*Your instructions*.
In these entries, tally the lines where "symbols" occurs. Respond with only the count.

┌──

==> src/rtl/core/iedd_pkg.sv <==
// Shared constants, types and command/status structs of the insert/delete edit distance block.
package iedd_pkg;

  localparam int MAX_LEN = 64;
  localparam int SYM_W   = 8;
  localparam int DIST_W  = 8;
  localparam int LEN_W   = $clog2(MAX_LEN + 1);
  localparam int IDX_W   = (MAX_LEN > 1) ? $clog2(MAX_LEN) : 1;
  localparam int COST_W  = $clog2(2 * MAX_LEN + 1);

  typedef logic [1:0] kind_t;
  localparam kind_t KIND_FIRST   = 2'd0;
  localparam kind_t KIND_SECOND  = 2'd1;
  localparam kind_t KIND_COMPUTE = 2'd2;
  localparam kind_t KIND_NONE    = 2'd3;

  typedef enum logic [2:0] {
    S_IDLE,
    S_INIT,
    S_ROW,
    S_CELL,
    S_DONE
  } state_t;

  typedef struct packed {
    logic load;       // input transfer of an append item
    logic start;      // input transfer of a compute item
    logic init_step;  // write one entry of the starting cost row
    logic row_start;  // begin a row: fetch first-string symbol, prime reads
    logic cell_step;  // evaluate one cell and write it back
    logic finish;     // move the result into the output register, clear strings
  } dp_cmd_t;

  typedef struct packed {
    logic any_empty;  // one of the strings is empty
    logic j_at_n;     // column counter on the last column
    logic i_at_m;     // row counter on the last row
    logic out_free;   // output register can take a result this cycle
  } dp_status_t;

  // Clamp a cost to the width of the distance field.
  function automatic logic [DIST_W-1:0] sat_dist(input logic [COST_W-1:0] c);
    logic [31:0] wide;
    wide = 32'(c);
    if (wide > 32'(2 ** DIST_W - 1)) begin
      return {DIST_W{1'b1}};
    end
    return wide[DIST_W-1:0];
  endfunction

endpackage

==> src/rtl/core/iedd_ctrl.sv <==
// Sequencer for loading, row initialisation, the cell sweep and result hand-off.
module iedd_ctrl (
  input  logic                 clk,
  input  logic                 rst_n,
  input  logic                 in_tvalid,
  input  iedd_pkg::kind_t      in_kind,
  output logic                 in_tready,
  input  iedd_pkg::dp_status_t status,
  output iedd_pkg::dp_cmd_t    cmd
);
  import iedd_pkg::*;

  state_t state_r, state_nxt;
  logic   xfer;

  assign in_tready = (state_r == S_IDLE);
  assign xfer      = in_tvalid && in_tready;

  always_ff @(posedge clk) begin
    if (!rst_n) begin
      state_r <= S_IDLE;
    end else begin
      state_r <= state_nxt;
    end
  end

  always_comb begin
    state_nxt = state_r;
    unique case (state_r)
      S_IDLE: begin
        if (xfer && in_kind == KIND_COMPUTE) begin
          state_nxt = status.any_empty ? S_DONE : S_INIT;
        end
      end
      S_INIT: begin
        if (status.j_at_n) begin
          state_nxt = S_ROW;
        end
      end
      S_ROW:  state_nxt = S_CELL;
      S_CELL: begin
        if (status.j_at_n) begin
          state_nxt = status.i_at_m ? S_DONE : S_ROW;
        end
      end
      S_DONE: begin
        if (status.out_free) begin
          state_nxt = S_IDLE;
        end
      end
      default: state_nxt = S_IDLE;
    endcase
  end

  always_comb begin
    cmd = '0;
    unique case (state_r)
      S_IDLE: begin
        cmd.load  = xfer && (in_kind == KIND_FIRST || in_kind == KIND_SECOND);
        cmd.start = xfer && (in_kind == KIND_COMPUTE);
      end
      S_INIT:  cmd.init_step = 1'b1;
      S_ROW:   cmd.row_start = 1'b1;
      S_CELL:  cmd.cell_step = 1'b1;
      S_DONE:  cmd.finish    = status.out_free;
      default: cmd = '0;
    endcase
  end

endmodule

==> src/rtl/core/iedd_datapath.sv <==
// String stores, cost-row memory, cell arithmetic and the output register.
module iedd_datapath (
  input  logic                          clk,
  input  logic                          rst_n,
  input  iedd_pkg::kind_t               in_kind,
  input  logic [iedd_pkg::SYM_W-1:0]    in_symbol,
  input  iedd_pkg::dp_cmd_t             cmd,
  output iedd_pkg::dp_status_t          status,
  output logic                          out_tvalid,
  input  logic                          out_tready,
  output logic [iedd_pkg::DIST_W-1:0]   out_distance,
  output logic                          out_overflow
);
  import iedd_pkg::*;

  logic [SYM_W-1:0]  s1_mem [MAX_LEN];
  logic [SYM_W-1:0]  s2_mem [MAX_LEN];
  logic [COST_W-1:0] cost_mem [MAX_LEN];

  logic [LEN_W-1:0]  m_r, n_r, i_r, j_r;
  logic              ovf_r;
  logic [SYM_W-1:0]  a_r, s2_rd_r;
  logic [COST_W-1:0] up_rd_r, left_r, diag_r;
  logic              out_valid_r, out_ovf_r;
  logic [DIST_W-1:0] out_dist_r;

  logic              m_full, n_full;
  logic [IDX_W-1:0]  rd_idx, wr_idx;
  logic [COST_W-1:0] best, min_ul, wr_cost, result;

  assign m_full = (m_r == LEN_W'(MAX_LEN));
  assign n_full = (n_r == LEN_W'(MAX_LEN));

  assign status.any_empty = (m_r == '0) || (n_r == '0);
  assign status.j_at_n    = (j_r == n_r);
  assign status.i_at_m    = (i_r == m_r);
  assign status.out_free  = !out_valid_r || out_tready;

  // Row start primes column 1; each cell step prefetches the next column.
  assign rd_idx = cmd.row_start ? '0 : j_r[IDX_W-1:0];
  assign wr_idx = IDX_W'(j_r - LEN_W'(1));

  always_comb begin
    min_ul = (up_rd_r < left_r) ? up_rd_r : left_r;
    best   = min_ul + COST_W'(1);
    if (a_r == s2_rd_r && diag_r < best) begin
      best = diag_r;
    end
  end

  assign wr_cost = cmd.cell_step ? best : COST_W'(j_r);

  always_comb begin
    if (m_r == '0) begin
      result = COST_W'(n_r);
    end else if (n_r == '0) begin
      result = COST_W'(m_r);
    end else begin
      result = left_r;
    end
  end

  // Memories
  always_ff @(posedge clk) begin
    if (cmd.load && in_kind == KIND_FIRST && !m_full) begin
      s1_mem[m_r[IDX_W-1:0]] <= in_symbol;
    end
    if (cmd.load && in_kind == KIND_SECOND && !n_full) begin
      s2_mem[n_r[IDX_W-1:0]] <= in_symbol;
    end
    if (cmd.init_step || cmd.cell_step) begin
      cost_mem[wr_idx] <= wr_cost;
    end
    up_rd_r <= cost_mem[rd_idx];
    s2_rd_r <= s2_mem[rd_idx];
    if (cmd.row_start) begin
      a_r <= s1_mem[IDX_W'(i_r - LEN_W'(1))];
    end
  end

  // Cell registers
  always_ff @(posedge clk) begin
    if (cmd.row_start) begin
      diag_r <= COST_W'(i_r - LEN_W'(1));
      left_r <= COST_W'(i_r);
    end else if (cmd.cell_step) begin
      diag_r <= up_rd_r;
      left_r <= best;
    end
  end

  // Lengths, counters and sticky overflow
  always_ff @(posedge clk) begin
    if (!rst_n) begin
      m_r   <= '0;
      n_r   <= '0;
      ovf_r <= 1'b0;
      i_r   <= '0;
      j_r   <= '0;
    end else begin
      if (cmd.load) begin
        if (in_kind == KIND_FIRST) begin
          if (m_full) ovf_r <= 1'b1;
          else        m_r   <= m_r + LEN_W'(1);
        end else begin
          if (n_full) ovf_r <= 1'b1;
          else        n_r   <= n_r + LEN_W'(1);
        end
      end
      if (cmd.start) begin
        i_r <= LEN_W'(1);
        j_r <= LEN_W'(1);
      end else if (cmd.init_step) begin
        j_r <= status.j_at_n ? LEN_W'(1) : j_r + LEN_W'(1);
      end else if (cmd.row_start) begin
        j_r <= LEN_W'(1);
      end else if (cmd.cell_step) begin
        j_r <= j_r + LEN_W'(1);
        if (status.j_at_n && !status.i_at_m) begin
          i_r <= i_r + LEN_W'(1);
        end
      end
      if (cmd.finish) begin
        m_r   <= '0;
        n_r   <= '0;
        ovf_r <= 1'b0;
      end
    end
  end

  // Output register
  always_ff @(posedge clk) begin
    if (!rst_n) begin
      out_valid_r <= 1'b0;
    end else if (cmd.finish) begin
      out_valid_r <= 1'b1;
    end else if (out_tready) begin
      out_valid_r <= 1'b0;
    end
  end

  always_ff @(posedge clk) begin
    if (cmd.finish) begin
      out_dist_r <= sat_dist(result);
      out_ovf_r  <= ovf_r;
    end
  end

  assign out_tvalid   = out_valid_r;
  assign out_distance = out_dist_r;
  assign out_overflow = out_ovf_r;

endmodule

==> src/rtl/core/indel_edit_distance.sv <==
// Top level of the insert/delete edit distance engine.
//
// Append items (tuser 0 or 1) store one byte into the first or second string; up to
// 64 symbols per string are kept, further ones are dropped and flagged.
// A compute item (tuser 2) runs a cost-row sweep over one memory with a read and a
// write port: the cost row is seeded entry by entry for the n symbols of the second
// string, then each of the m rows takes a row fetch plus one cell per cycle, and then
// the result is loaded into the output register once it is free; an empty string
// skips the sweep. Throughput is set by the one cost-row memory port pair, which
// evaluates one cell per cycle. Input is taken only between computations; a finished
// result sits in the output register until taken, while loading of the next strings
// goes ahead. tuser 3 is ignored.
module indel_edit_distance (
  input  logic                         clk,
  input  logic                         rst_n,
  input  logic                         in_tvalid,
  output logic                         in_tready,
  input  logic [7:0]                   in_tdata,   // [7:0] symbol
  input  logic [1:0]                   in_tuser,   // [1:0] kind
  output logic                         out_tvalid,
  input  logic                         out_tready,
  output logic [7:0]                   out_tdata,  // [7:0] distance
  output logic                         out_tuser   // [0] overflow
);
  import iedd_pkg::*;

  dp_cmd_t    cmd;
  dp_status_t status;

  iedd_ctrl u_ctrl (
    .clk       (clk),
    .rst_n     (rst_n),
    .in_tvalid (in_tvalid),
    .in_kind   (kind_t'(in_tuser)),
    .in_tready (in_tready),
    .status    (status),
    .cmd       (cmd)
  );

  iedd_datapath u_dp (
    .clk          (clk),
    .rst_n        (rst_n),
    .in_kind      (kind_t'(in_tuser)),
    .in_symbol    (in_tdata),
    .cmd          (cmd),
    .status       (status),
    .out_tvalid   (out_tvalid),
    .out_tready   (out_tready),
    .out_distance (out_tdata),
    .out_overflow (out_tuser)
  );

endmodule

==> config.mk <==
export PLATFORM = sky130hd
export DESIGN_NAME = indel_edit_distance
export DESIGN_NICKNAME = d
export VERILOG_FILES = /design/src/rtl/core/iedd_pkg.sv /design/src/rtl/core/iedd_ctrl.sv /design/src/rtl/core/iedd_datapath.sv /design/src/rtl/core/indel_edit_distance.sv
export SDC_FILE = /design/constraint.sdc
export NUM_CORES = 2
export LEC_CHECK = 0
export BUFFER_PORTS_ARGS = -buffer_cell sky130_fd_sc_hd__buf_2
export CAP_MARGIN = 20
export CORE_ASPECT_RATIO = 1.75
export CORE_MARGIN = 4
export CORE_UTILIZATION = 45
export CTS_BUF_LIST = sky130_fd_sc_hd__clkbuf_4
export CTS_CLUSTER_SIZE = 24
export DETAILED_ROUTE_END_ITERATION = 10
export GPL_ROUTABILITY_DRIVEN = 1
export GPL_TIMING_DRIVEN = 1
export PLACE_DENSITY = 0.56
export REMOVE_ABC_BUFFERS = 1
export SLEW_MARGIN = 20
export SYNTH_ARGS = -nofsm -noshare
export SYNTH_HDL_FRONTEND = slang
export SYNTH_HIERARCHICAL = 1
export SYNTH_SLANG_ARGS = --single-unit
==> constraint.sdc <==
create_clock -name clk -period 20 [get_ports clk]
set_input_delay 4 -clock clk [delete_from_list [all_inputs] [get_ports clk]]
set_output_delay 4 -clock clk [all_outputs]
set_load 0.1 [all_outputs]
After elaboration in Yosys (flattened, before gate mapping)
Memory sizes are Yosys's and may differ from the RTL's. A register that Yosys moved wholly into a read port is not among the register bits. Index checks and enable logic that the tools add are counted.

Register bits: 58. Bits in writable memories: 1536. Input bits: 14. Output and inout port bits: 11. Word-level logic and storage cells: 132. Memories: 3.

Memory list: u_dp.cost_mem (depth 64, bits a word 8, rd ports 1, clocked after Yosys merged registers in 1, write ports 1, RTL line iedd_datapath.sv:18) `logic [COST_W-1:0] cost_mem [MAX_LEN];`; u_dp.s1_mem (depth 64, bits a word 8, rd ports 1, clocked after Yosys merged registers in 1, write ports 1, RTL line iedd_datapath.sv:16) `logic [SYM_W-1:0] s1_mem [MAX_LEN];`; u_dp.s2_mem (depth 64, bits a word 8, rd ports 1, clocked after Yosys merged registers in 1, write ports 1, RTL line iedd_datapath.sv:17) `logic [SYM_W-1:0] s2_mem [MAX_LEN];`.

Add/sub/neg operators: 8. Order comparisons: 2. Equal/unequal tests: 18. Muxes and demuxes: 43. Bitwise logic cells: 6. Reductions and logical operators: 37.

Operator list (number): 2-to-1 mux 7 bit (8); 2-to-1 mux 8 bit (5); adder 7 x 1 -> 7 bit (second input constant) (4); 2-to-1 mux 1 bit (21); 2-to-1 mux 3 bit (6); less-than comparator 8 bit (2); one-hot mux 3 bit (5 select lines) (1); == test 7 bit (2); == test 7 bit (second input constant) (2); zero test 7 bit (2); AND reduction 4 bit (3); subtractor 6 x 1 -> 6 bit (second input constant) (2); nonzero test 2 bit (5); logical AND 1 bit (9); AND reduction 3 bit (3); adder 8 x 1 -> 8 bit (second input constant) (1); == test 8 bit (1); inequality test 2 x 1 -> 1 bit (second input constant) (4); subtractor 7 x 1 -> 8 bit (second input constant) (1); == test 3 x 2 -> 1 bit (second input constant) (2); 2-to-1 mux 6 bit (1); inequality test 2 bit (second input constant) (3); NOT 1 bit (6); OR reduction 2 bit (3); other kinds (11) (17).

Depth between registers and ports, before layout
Depth after elaboration: 8. Mapped depth: 21. Mapped depth without buffers: 20.

Cells and area by module
The synthesis kept the hierarchy.

By module, submodules not included: iedd_datapath (times used 1, cells each 3599, area an instance 64554.4 um^2, seq. area each 48026.1 um^2); iedd_ctrl (times used 1, cells each 27, area an instance 235.2 um^2, seq. area each 60.1 um^2).

Least setup slack after synthesis
No wires, ideal clock.

Path type: reg-to-reg. Start point: reg u_dp.left_r[2]. End point: mem u_dp/cost_mem[0][2] (netlist bit), data pin. Arrival time: 6.034 ns. Slack: 13.247 ns. Cell stages (with the launch flop): 21. Period minus slack after synthesis: 6.753 ns. Cells stage by stage: edfxtp_1 -> inv_1 -> ha_1 -> a211oi_1 -> o21ai_0 -> a21oi_2 -> mux2i_1 -> inv_1 -> ha_1 -> nand3_1 -> nor2_1 -> xnor2_1 -> mux2i_1 -> inv_1 -> ha_1 -> nand4_1 -> a21oi_1 -> and2_1 -> o211a_1 -> nor2_2 -> o31ai_1.

Cells in the longest elaborated chain, start to end: 7.

Ends and longest elaborated chain: start: declaration (RTL line iedd_datapath.sv:23) `logic [COST_W-1:0] up_rd_r, left_r, diag_r;`; start signal: assignment (RTL line iedd_datapath.sv:85) `left_r <= COST_W'(i_r);`; start signal: assignment (RTL line iedd_datapath.sv:88) `left_r <= best;`; less-than comparator 8 bit (RTL line iedd_datapath.sv:44) `min_ul = (up_rd_r < left_r) ? up_rd_r : left_r;`; 2-to-1 mux 8 bit * (RTL line iedd_datapath.sv:44); adder 8 x 1 -> 8 bit * (RTL line iedd_datapath.sv:45) `best = min_ul + COST_W'(1);`; less-than comparator 8 bit (RTL line iedd_datapath.sv:46) `if (a_r == s2_rd_r && diag_r < best) begin`; logical AND 1 bit (RTL line iedd_datapath.sv:46); 2-to-1 mux 8 bit * (RTL line iedd_datapath.sv:46); 2-to-1 mux 8 bit * (RTL line iedd_datapath.sv:51) `assign wr_cost = cmd.cell_step ? best : COST_W'(j_r);`; named net u_dp.wr_cost[2] (RTL line iedd_datapath.sv:29) `logic [COST_W-1:0] best, min_ul, wr_cost, result;`; end: declaration (RTL line iedd_datapath.sv:18).

Mark *: on every way through the listed nets, which the timed path passes. The rest lies on a longest branch.

Worst setup path in the final report
Start point: reg u_ctrl.state_r[0]. End point: out in_tready.

Cells in the longest elaborated chain, start to end: 1.

Ends and longest elaborated chain: start: declaration (RTL line iedd_ctrl.sv:13) `state_t state_r, state_nxt;`; start signal: assignment (RTL line iedd_ctrl.sv:23) `state_r <= state_nxt;`; zero test 3 bit (RTL line iedd_ctrl.sv:16) `assign in_tready = (state_r == S_IDLE);`; end: declaration (RTL line indel_edit_distance.sv:17) `output logic in_tready,`.

No other way between the ends.

==> run_results.csv <==
group,metric,value,unit
pwr,seq_power_share,56.9,%
detailed_routing,first_pass_iters,5,
setup_path,critPathCaptureType,"primary output",
grt,grt_max_degree,150,
pwr,p_switching,1.42,mW
cts,htree_levels,5,
pwr,power_leakage,22.4,nW
cts,clockBufferDepth,4,
timing,fin_worst_skew,0.0972,ns
grt,grt_pass1_wl,253000,um
layout,finalCoreUtilization,49.9,%
detailed_routing,final_antenna_net_count,0,
floorplanning,num_rows,184,
setup_path,start_kind,"flop",
floorplanning,ios,25,
timing,finalSetupViolations,0,
timing,post-route-min-period,6.63,ns
setup_path,worst_ep_arrival_time,2.63,ns
setup_path,path_max_fanout,11,
place,dp_slack,12.14,ns
grt,antenna_found_initial,5,
synth,synth_edf_count,1568,
detailed_routing,vias,35200,
grt,grtUsageTotal,23.5,%
synth,netlist_area,64800,um2
setup_path,path_class,"flop to primary output",
place,hpwl,112000,um
grt,grt_use_met3,4.52,%
grt,gr-usage-met2,44.1,%
floorplanning,coreArea,143000,um2
setup_path,slowest_delay,0.50,ns
layout,syn2layout_area_growth,10.6,%
layout,fill_cells,12000,
pwr,peakVddDrop,86.3,uV
setup_path,crit_chain,"nor3_2, buf_2",
cts,clock_sinks,1618,
synth,synth_ff_type,"edfxtp_1",
timing,fmax,0.151,GHz
timing,finalHoldViolCount,0,
cts,post_cts_resize_count,0,
run,cap_violations,0,
cts,clk_latency,1.34,ns
synth,ys_types,73,
detailed_routing,drtIter0Drc,2772,
detailed_routing,drc,0,
grt,grt.met1_usage,24.7,%
setup_path,cpMaxStageDelayCell,"buf_2",
synth,synthArstFlopShare,0,%
cts,hold_buffers,0,
setup_path,regToRegSetupSlack,13.84,ns
detailed_routing,viasPerCell,5.85,
layout,final_cell_mix,"edfxtp_1, clkbuf_4, nor2_1",
grt,top_usage_layer,"met2",
setup_path,r2r_cells,22,
synth,synth-seq-cells,1618,
min_path,hold_class,"flop to flop",
layout,nNetsFinal,3906,
grt,grt_pass1_vias,36700,
pwr,intPower,5.10,mW
pwr,pwr-share-comb,3.5,%
setup_path,worst-path-buf-inv,1,
grt,globalRouteOverflowTotal,0,
timing,fin_ws,13.37,ns
floorplanning,initial_core_util,45.2,%
layout,layout_commonest_cell,"edfxtp_1",
synth,ys_seq_area_share,74.2,%
cts,cts_buffers,378,
setup_path,endpoint,"in_tready",
timing,final.period_utilization,33.2,%
floorplanning,design.die.area,150000,um2
detailed_routing,drt-wirelength-per-cell,29.3,um
setup_path,cp_top_family,"buffers and inverters",
timing,finalSetupTns,0,ns
setup_path,cp_num_cells,2,
timing,slew_violations,0,
cts,cts_setup_buffers,0,
floorplanning,chipHeight,510,um
status,status,"completed",
floorplanning,die_w,295,um
synth,synthCells,3626,
timing,tightest_slew,1.29,ns
pwr,power_density,91.0,nW/um2
cts,tritoncts,"done",
setup_path,cp.required,16.00,ns
place,routabilityCongestion,0.858,
place,port_buffers,24,
setup_path,r2r-start,"u_dp/left_r[2]",
setup_path,reg2reg_to,"u_dp/cost_mem[28][1]",
pwr,sw_frac_of_total,21.8,%
setup_path,crit_path_start,"u_ctrl/state_r[0]",
synth,ys_warn_count,6,
timing,grt_setup_unrepaired,"no",
cts,cts.clk_slew.worst_paths,0.08,ns
layout,drive_above_1_share,25.7,%
cts,cts-root-buf,"clkbuf_4",
detailed_routing,routed_wl,176000,um
pwr,pwr-share-clk,39.6,%
timing,slew_headroom,12.9,%
synth,syn_avg_cell_area,17.9,um2
## worst min-delay path by stage
| stage | start | end | slack (ns) | depth (start not counted) |
|---|---|---|---|---|
| 3_5_place_dp | u_dp/ovf_r | u_dp/out_overflow | 0.43 | 0 |
| 5_1_grt | u_dp/ovf_r | u_dp/out_overflow | 0.47 | 0 |
| 4_1_cts | u_dp/ovf_r | u_dp/out_overflow | 0.45 | 0 |
| 2_1_floorplan | u_dp/ovf_r | u_dp/out_overflow | 0.41 | 0 |
| 3_3_place_gp | u_dp/ovf_r | u_dp/out_overflow | 0.42 | 0 |
| 6_report | u_dp/ovf_r | u_dp/out_overflow | 0.45 | 0 |
## layout make-up
cell class / count / area, um2 / area share (%)
sequential: 1618 / 48100 / 67.1
multi-input combinational: 1747 / 15800 / 22.0
clock buffer: 522 / 3920 / 5.47
tap: 1860 / 2330 / 3.25
clock inverter: 123 / 722 / 1.01
timing repair buffer: 86 / 618 / 0.863
inverter: 38 / 144 / 0.201
antenna: 11 / 27.5 / 0.0384
## power by group through the flow
stage | registers, mW | logic (mW) | clock network [mW]
final | 3.71 | 0.226 | 2.58
after global routing | 3.71 | 0.237 | 2.85
after CTS | 3.71 | 0.231 | 2.67
after detailed placement | 3.78 | 0.230 | 0
after global placement | 3.78 | 0.228 | 0
after floorplan | 3.80 | 0.128 | 0
## state kept, by name, summed over array words and instances, names as in the netlist, 8 cells and up
name	count
u_dp/left_r	8
u_dp/cost_mem	512
u_dp/s2_mem	512
u_dp/out_distance	8
u_dp/a_r	8
u_dp/s1_mem	512
u_dp/up_rd_r	8
u_dp/diag_r	8
u_dp/s2_rd_r	8
## synthesized netlist by cell type, types with 18 or more instances
cell type / number / area (um2)
a21oi_1: 115 / 576
nand4_1: 19 / 119
o32ai_1: 64 / 561
inv_1: 35 / 131
xor2_1: 21 / 184
mux2i_1: 49 / 490
o31ai_1: 19 / 143
a22o_1: 19 / 166
nand3_1: 38 / 190
and3_1: 19 / 119
a211oi_1: 18 / 135
nand2_1: 100 / 375
xnor2_1: 35 / 307
mux2_2: 95 / 1070
a221oi_1: 34 / 298
dfxtp_1: 50 / 1000
nor4_1: 19 / 119
nor2_1: 321 / 1200
a22oi_1: 18 / 135
o22ai_1: 47 / 294
clkbuf_1: 127 / 477
o21ai_0: 178 / 891
edfxtp_1: 1568 / 47100
mux4_2: 286 / 6440
nor3_1: 59 / 295
o21a_1: 33 / 248
buf_2: 66 / 330
ha_1: 23 / 288
## cells by family (layout without fill, tap and decap cells)
group	Yosys count	count (layout)	synth area share, %
XOR/XNOR	56	56	0.757
multiplexers	431	431	12.4
AO/OA/AOI/OAI	587	587	5.85
AND/OR/NAND/NOR	650	650	4.59
adder cells (fa/ha/maj)	23	23	0.444
flip-flops	1618	1618	74.2
other	0	11	0
buffers and inverters	261	769	1.76
## worst register-to-register path, cell delays in order (launching register included)
cell and delay [ns]:
edfxtp_1 0.50, inv_1 0.08, ha_1 0.29, a211oi_1 0.19
o21ai_0 0.20, a21oi_2 0.47, mux2i_1 0.28, inv_1 0.06
ha_1 0.28, nand3_1 0.16, nor2_1 0.07, xnor2_1 0.13
mux2i_1 0.19, inv_1 0.07, ha_1 0.28, nand4_1 0.15
a21oi_1 0.08, nor2b_1 0.18, nor3_1 0.81, buf_4 0.29
nand3_1 0.18, a31oi_4 0.25, buf_4 0.60
## per-layer routing
| layer | vias to the layer above | part of all wire, % |
|---|---|---|
| met5 | - | 0 |
| met4 | 0 | 5.7 |
| met3 | 368 | 4.9 |
| met2 | 1213 | 56 |
| met1 | 18100 | 34 |
| li1 | 15400 | - |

└──

*Task answer*.
2